Biotechnology products are probably the best purified and characterized biological medicines in clinical use. Their nature and production are highly sophisticated and must comply with international guidelines on standardization and control. However, the quality, efficacy and safety of such biological medicines in humans still needs to ensured through regulation, such as premarketing approval and licensing, and postmarketing inspection. Considerable emphasis must also be given to “in-process” controls on the starting material and the manufacturing process, as much as to the analysis of the final product. Data are needed on quality and purity of cell culture and on the effectiveness of purification and test methods. Furthermore, the ability of the purification process to remove unwanted materials, such as DNA and potential viral contamination, must also be validated.
The existing international guidelines on the production and control of biotechnology products have helped the Indonesian authority to regulate these products before and after marketing. Regulation covers the critical functions needed to ensure the quality of biologicals, i.e., a published set of requirements for licensing, surveillance, system of lot release, laboratory testing, regular inspection for GMP, and evaluation of clinical performance.

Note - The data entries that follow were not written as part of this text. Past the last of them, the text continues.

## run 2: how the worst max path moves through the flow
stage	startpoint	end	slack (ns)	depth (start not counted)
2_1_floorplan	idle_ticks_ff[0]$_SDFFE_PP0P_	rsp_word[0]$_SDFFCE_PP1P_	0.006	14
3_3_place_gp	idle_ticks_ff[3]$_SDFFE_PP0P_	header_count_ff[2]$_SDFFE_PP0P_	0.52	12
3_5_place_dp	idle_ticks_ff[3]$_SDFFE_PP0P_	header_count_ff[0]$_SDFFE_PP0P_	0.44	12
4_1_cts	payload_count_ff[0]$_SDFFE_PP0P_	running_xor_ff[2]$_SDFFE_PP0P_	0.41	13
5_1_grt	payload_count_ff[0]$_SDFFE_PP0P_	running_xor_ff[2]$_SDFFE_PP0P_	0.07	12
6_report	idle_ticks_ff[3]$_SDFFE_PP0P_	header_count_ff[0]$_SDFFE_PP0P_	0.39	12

For licensing, the basic criteria for evaluation cover the main aspects of safety, efficacy, relevance to actual needs, quality, and compliance with GMP. Confirmation of safety and efficacy is based on review of preclinical and clinical data. For quality, evaluation covers control of the manufacturing process, from starting materials to final product. However, with the increased production capacity for biotechnology products, not only in developed but also in developing countries, regulatory measures as well as the authority’s scientific capacity for premarketing evaluation needs to be strengthened, including the capacity to oversee clinical trials, ensure compliance with GMP, and carry out postmarket quality assurance and safety monitoring of such products.